The modifications to architectures were primarily driven by the need to enhance accuracy. Specifically, the resolution of the output layer was increased to produce a higher-resolution binary mask, which is critical for accurately extracting anthropometric data. This increase in resolution ensures that the finer details of the human body segmentation are captured more precisely, thereby improving the accuracy of the anthropometric measurements derived from these masks. The modifications involved incorporating additional convolutional layers and bilinear interpolation techniques in the upsampling process, which enhanced the spatial resolution of the segmentation maps and led to more detailed and accurate segmentation outputs.
4.2.2.1 Modified U-Net
U-Net was developed for biomedical image segmentation, we can use it for binary semantic segmentation tasks. The architecture stems from the FCN (Roman, 2023). The main idea is to supplement a usual contracting network by successive layers, where pooling operations are replaced by upsampling operators.
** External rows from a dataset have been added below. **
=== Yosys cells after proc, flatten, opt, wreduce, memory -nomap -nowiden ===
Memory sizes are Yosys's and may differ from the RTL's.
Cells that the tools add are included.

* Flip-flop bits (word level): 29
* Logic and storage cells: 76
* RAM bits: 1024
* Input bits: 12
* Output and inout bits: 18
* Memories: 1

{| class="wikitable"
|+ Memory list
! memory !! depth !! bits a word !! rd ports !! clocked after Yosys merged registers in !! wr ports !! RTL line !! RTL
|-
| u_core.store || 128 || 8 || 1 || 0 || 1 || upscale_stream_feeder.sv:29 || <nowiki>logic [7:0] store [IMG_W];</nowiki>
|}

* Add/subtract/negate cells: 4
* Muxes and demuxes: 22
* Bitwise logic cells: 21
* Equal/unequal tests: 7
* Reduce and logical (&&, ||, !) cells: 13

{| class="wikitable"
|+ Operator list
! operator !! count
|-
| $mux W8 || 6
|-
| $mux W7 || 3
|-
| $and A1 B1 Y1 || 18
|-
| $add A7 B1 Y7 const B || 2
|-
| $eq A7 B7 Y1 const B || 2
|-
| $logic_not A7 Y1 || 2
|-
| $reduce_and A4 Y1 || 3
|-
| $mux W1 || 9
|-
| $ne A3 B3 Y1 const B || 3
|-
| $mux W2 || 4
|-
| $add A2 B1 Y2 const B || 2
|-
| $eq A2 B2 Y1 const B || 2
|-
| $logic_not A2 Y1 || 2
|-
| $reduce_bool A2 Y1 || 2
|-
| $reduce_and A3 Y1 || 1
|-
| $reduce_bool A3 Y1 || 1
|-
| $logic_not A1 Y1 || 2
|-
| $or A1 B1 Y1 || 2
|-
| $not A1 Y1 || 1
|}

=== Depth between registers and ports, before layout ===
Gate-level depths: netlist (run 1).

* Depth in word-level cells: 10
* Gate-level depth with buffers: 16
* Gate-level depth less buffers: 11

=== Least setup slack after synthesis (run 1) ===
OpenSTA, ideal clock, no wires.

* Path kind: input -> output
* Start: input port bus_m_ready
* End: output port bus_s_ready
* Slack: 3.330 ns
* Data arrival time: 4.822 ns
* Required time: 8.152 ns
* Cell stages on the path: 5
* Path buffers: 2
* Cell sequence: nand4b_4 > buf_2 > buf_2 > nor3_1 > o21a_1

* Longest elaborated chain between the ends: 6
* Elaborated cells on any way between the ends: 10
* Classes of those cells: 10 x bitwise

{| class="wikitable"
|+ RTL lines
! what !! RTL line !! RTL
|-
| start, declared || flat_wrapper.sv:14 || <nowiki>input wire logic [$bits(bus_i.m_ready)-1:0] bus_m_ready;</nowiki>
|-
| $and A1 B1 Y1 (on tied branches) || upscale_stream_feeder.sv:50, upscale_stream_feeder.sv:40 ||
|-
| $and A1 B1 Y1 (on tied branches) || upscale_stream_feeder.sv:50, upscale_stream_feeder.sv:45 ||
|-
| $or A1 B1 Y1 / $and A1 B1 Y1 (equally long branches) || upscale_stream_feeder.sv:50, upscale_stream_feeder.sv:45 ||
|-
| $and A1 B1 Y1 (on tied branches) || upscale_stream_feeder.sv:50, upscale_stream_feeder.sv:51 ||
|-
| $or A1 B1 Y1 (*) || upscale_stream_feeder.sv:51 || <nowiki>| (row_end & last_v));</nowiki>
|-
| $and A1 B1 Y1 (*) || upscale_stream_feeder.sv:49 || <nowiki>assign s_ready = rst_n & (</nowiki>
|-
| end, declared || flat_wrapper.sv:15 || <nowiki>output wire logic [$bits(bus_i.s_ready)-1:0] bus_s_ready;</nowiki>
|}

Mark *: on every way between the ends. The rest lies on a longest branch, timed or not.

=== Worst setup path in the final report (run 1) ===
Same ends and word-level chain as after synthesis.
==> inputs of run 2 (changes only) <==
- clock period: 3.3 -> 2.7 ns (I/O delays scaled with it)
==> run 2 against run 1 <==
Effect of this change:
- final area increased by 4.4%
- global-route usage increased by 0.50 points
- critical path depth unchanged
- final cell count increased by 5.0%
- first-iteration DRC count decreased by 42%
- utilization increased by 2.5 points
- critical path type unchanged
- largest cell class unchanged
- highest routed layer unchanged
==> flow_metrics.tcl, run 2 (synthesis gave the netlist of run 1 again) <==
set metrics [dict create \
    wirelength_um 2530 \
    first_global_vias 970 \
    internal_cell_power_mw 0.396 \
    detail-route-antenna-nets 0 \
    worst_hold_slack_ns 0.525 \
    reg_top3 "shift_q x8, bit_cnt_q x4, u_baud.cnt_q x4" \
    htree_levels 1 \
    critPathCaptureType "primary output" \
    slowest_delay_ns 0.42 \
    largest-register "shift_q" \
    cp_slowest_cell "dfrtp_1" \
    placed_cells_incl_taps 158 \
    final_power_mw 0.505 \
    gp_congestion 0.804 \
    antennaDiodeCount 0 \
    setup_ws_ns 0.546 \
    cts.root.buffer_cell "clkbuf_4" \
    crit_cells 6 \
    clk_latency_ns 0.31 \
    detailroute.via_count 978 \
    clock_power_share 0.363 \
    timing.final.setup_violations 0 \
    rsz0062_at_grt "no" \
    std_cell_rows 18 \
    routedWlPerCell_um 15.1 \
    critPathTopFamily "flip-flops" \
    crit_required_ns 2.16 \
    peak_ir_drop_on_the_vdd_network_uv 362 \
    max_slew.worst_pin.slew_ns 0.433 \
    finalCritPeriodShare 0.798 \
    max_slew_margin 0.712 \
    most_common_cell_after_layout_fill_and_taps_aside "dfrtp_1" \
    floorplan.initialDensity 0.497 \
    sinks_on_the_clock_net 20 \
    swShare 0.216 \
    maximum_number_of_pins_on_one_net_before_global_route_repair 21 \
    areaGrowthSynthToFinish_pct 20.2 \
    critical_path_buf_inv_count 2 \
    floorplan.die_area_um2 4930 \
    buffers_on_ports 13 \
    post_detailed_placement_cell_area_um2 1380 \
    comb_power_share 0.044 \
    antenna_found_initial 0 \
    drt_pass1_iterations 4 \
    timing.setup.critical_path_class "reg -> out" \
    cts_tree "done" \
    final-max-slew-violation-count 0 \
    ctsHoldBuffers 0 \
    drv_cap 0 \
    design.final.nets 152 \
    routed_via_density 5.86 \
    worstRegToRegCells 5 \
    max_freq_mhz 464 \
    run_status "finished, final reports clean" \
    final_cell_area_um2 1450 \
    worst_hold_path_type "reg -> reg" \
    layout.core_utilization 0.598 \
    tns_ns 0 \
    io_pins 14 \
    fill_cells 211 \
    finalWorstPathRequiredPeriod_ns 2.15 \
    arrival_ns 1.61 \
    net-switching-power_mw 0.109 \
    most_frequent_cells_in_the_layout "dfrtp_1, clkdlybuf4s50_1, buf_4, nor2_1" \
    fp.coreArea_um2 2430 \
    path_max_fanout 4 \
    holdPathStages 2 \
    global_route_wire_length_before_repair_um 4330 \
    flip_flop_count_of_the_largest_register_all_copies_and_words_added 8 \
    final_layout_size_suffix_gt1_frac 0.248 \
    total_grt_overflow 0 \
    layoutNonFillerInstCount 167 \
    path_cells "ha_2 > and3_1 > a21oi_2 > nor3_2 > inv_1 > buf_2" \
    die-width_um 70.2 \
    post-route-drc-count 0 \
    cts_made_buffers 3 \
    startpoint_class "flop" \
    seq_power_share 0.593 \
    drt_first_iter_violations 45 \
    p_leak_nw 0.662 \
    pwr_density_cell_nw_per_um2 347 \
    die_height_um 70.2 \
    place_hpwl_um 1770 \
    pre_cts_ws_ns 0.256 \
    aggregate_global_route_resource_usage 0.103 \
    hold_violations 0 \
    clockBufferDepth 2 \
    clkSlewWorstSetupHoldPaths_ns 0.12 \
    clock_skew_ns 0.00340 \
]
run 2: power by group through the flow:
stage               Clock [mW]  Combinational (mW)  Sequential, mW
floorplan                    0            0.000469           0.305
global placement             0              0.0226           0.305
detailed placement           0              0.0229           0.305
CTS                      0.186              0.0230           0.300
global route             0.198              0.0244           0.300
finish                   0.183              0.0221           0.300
$ cat config.mk
export PLATFORM = sky130hd
export DESIGN_NAME = memory_8x32_ctrl_flat
export DESIGN_NICKNAME = d
export VERILOG_FILES = /design/src/rtl/memory_8x32_pkg.sv /design/src/rtl/memory_8x32_ctrl_if.sv /design/src/rtl/memory_8x32_ctrl.sv /design/src/flat_wrapper.sv
export SDC_FILE = /design/constraint.sdc
export NUM_CORES = 1
export LEC_CHECK = 0
export CORE_MARGIN = 5
export CORE_UTILIZATION = 36
export DETAILED_ROUTE_END_ITERATION = 10
export GPL_ROUTABILITY_DRIVEN = 0
export PLACE_DENSITY = 0.83
export SYNTH_ARGS = -nofsm -noshare
export SYNTH_HDL_FRONTEND = slang
export SYNTH_SLANG_ARGS = --single-unit
export TNS_END_PERCENT = 5
$ cat constraint.sdc
create_clock -name clk -period 1.7 [get_ports clk]
set_input_delay 0.34 -clock clk [delete_from_list [all_inputs] [get_ports clk]]
set_output_delay 0.34 -clock clk [all_outputs]
set_load 0.1 [all_outputs]
$ cat src/rtl/memory_8x32_pkg.sv
// Shared widths and FSM state encoding for the 8x32 SRAM controller.
package memory_8x32_pkg;

   localparam int unsigned ADDR_W = 3;
   localparam int unsigned DATA_W = 32;
   localparam int unsigned DEPTH  = 8;

   typedef enum logic [2:0] {
      IDLE,
      WR,
      RD_ADDR,
      RD_DATA,
      RSP,
      CLR
   } ctrl_state_e;

endpackage

$ cat src/rtl/memory_8x32_ctrl_if.sv
// Client-side request, response and bulk-clear channels of the 8x32 SRAM controller.
interface memory_8x32_ctrl_if
   import memory_8x32_pkg::*;
();

   logic              req_valid;
   logic              req_ready;
   logic              req_write;
   logic [ADDR_W-1:0] req_addr;
   logic [DATA_W-1:0] req_wdata;
   logic              clr_start;
   logic [DATA_W-1:0] clr_data;
   logic              clr_busy;
   logic              rsp_valid;
   logic              rsp_ready;
   logic [DATA_W-1:0] rsp_data;

   modport master (
      output req_valid, req_write, req_addr, req_wdata, clr_start, clr_data, rsp_ready,
      input  req_ready, clr_busy, rsp_valid, rsp_data
   );

   modport slave (
      input  req_valid, req_write, req_addr, req_wdata, clr_start, clr_data, rsp_ready,
      output req_ready, clr_busy, rsp_valid, rsp_data
   );

endinterface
The architecture has five blocks of up-convolutional layers, each followed by a ReLU activation function. The up-convolutional layers increase the spatial resolution of the feature maps by a factor of two. Last block has a main input layer (512x152x3) for concatenation with upsampled layer by 2x2 from output of previous block (Figure 3).
4.2.2.2 Modified SegNet
SegNet is a trainable segmentation architecture that consists of an encoder network, a corresponding decoder network followed by a pixel-wise classification layer (Badrinarayanan et al., 2017). The architecture has five blocks of up-convolutional layers, each followed by a ReLU activation function (Figure 4).
4.2.2.3 Modified DeepLabV3
The DeepLabV3 model has the following architecture: Features are extracted from the backbone network (VGG, EfficientNet, ResNet). To control the size of the feature map, atrous convolution is used in the last few blocks of the backbone. Apart from using Atrous Convolution, DeepLabV3 uses an improved ASPP module by including batch normalization and image-level features (Chen et al., 2018).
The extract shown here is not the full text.